#### Your assignment
The required output is every line from the beginning of the entries below through the line that includes "localparam int MAX_RATE_SPS", copied exactly.

#### Input data

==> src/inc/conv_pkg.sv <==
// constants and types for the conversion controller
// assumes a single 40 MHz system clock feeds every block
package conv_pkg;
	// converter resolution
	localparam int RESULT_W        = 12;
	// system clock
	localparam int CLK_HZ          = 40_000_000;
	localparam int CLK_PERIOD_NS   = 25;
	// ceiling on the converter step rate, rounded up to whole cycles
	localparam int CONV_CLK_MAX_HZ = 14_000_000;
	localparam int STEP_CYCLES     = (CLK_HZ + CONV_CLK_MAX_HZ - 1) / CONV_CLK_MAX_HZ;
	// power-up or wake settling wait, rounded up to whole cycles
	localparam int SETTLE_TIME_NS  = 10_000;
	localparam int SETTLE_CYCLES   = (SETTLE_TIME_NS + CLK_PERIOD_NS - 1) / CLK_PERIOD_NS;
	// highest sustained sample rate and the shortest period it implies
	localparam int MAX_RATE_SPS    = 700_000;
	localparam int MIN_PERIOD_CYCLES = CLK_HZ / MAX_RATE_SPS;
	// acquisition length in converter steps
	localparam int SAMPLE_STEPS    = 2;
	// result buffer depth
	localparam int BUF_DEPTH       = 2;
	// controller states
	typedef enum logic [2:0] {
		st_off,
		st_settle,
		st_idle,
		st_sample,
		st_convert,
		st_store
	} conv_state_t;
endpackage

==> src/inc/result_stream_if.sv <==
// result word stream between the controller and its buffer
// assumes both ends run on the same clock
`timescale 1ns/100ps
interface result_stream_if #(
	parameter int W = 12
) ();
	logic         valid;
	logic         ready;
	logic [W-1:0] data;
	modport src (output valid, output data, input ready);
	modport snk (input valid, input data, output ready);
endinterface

#### Solution below
==> src/inc/conv_pkg.sv <==
// constants and types for the conversion controller
// assumes a single 40 MHz system clock feeds every block
package conv_pkg;
	// converter resolution
	localparam int RESULT_W        = 12;
	// system clock
	localparam int CLK_HZ          = 40_000_000;
	localparam int CLK_PERIOD_NS   = 25;
	// ceiling on the converter step rate, rounded up to whole cycles
	localparam int CONV_CLK_MAX_HZ = 14_000_000;
	localparam int STEP_CYCLES     = (CLK_HZ + CONV_CLK_MAX_HZ - 1) / CONV_CLK_MAX_HZ;
	// power-up or wake settling wait, rounded up to whole cycles
	localparam int SETTLE_TIME_NS  = 10_000;
	localparam int SETTLE_CYCLES   = (SETTLE_TIME_NS + CLK_PERIOD_NS - 1) / CLK_PERIOD_NS;
	// highest sustained sample rate and the shortest period it implies
	localparam int MAX_RATE_SPS    = 700_000;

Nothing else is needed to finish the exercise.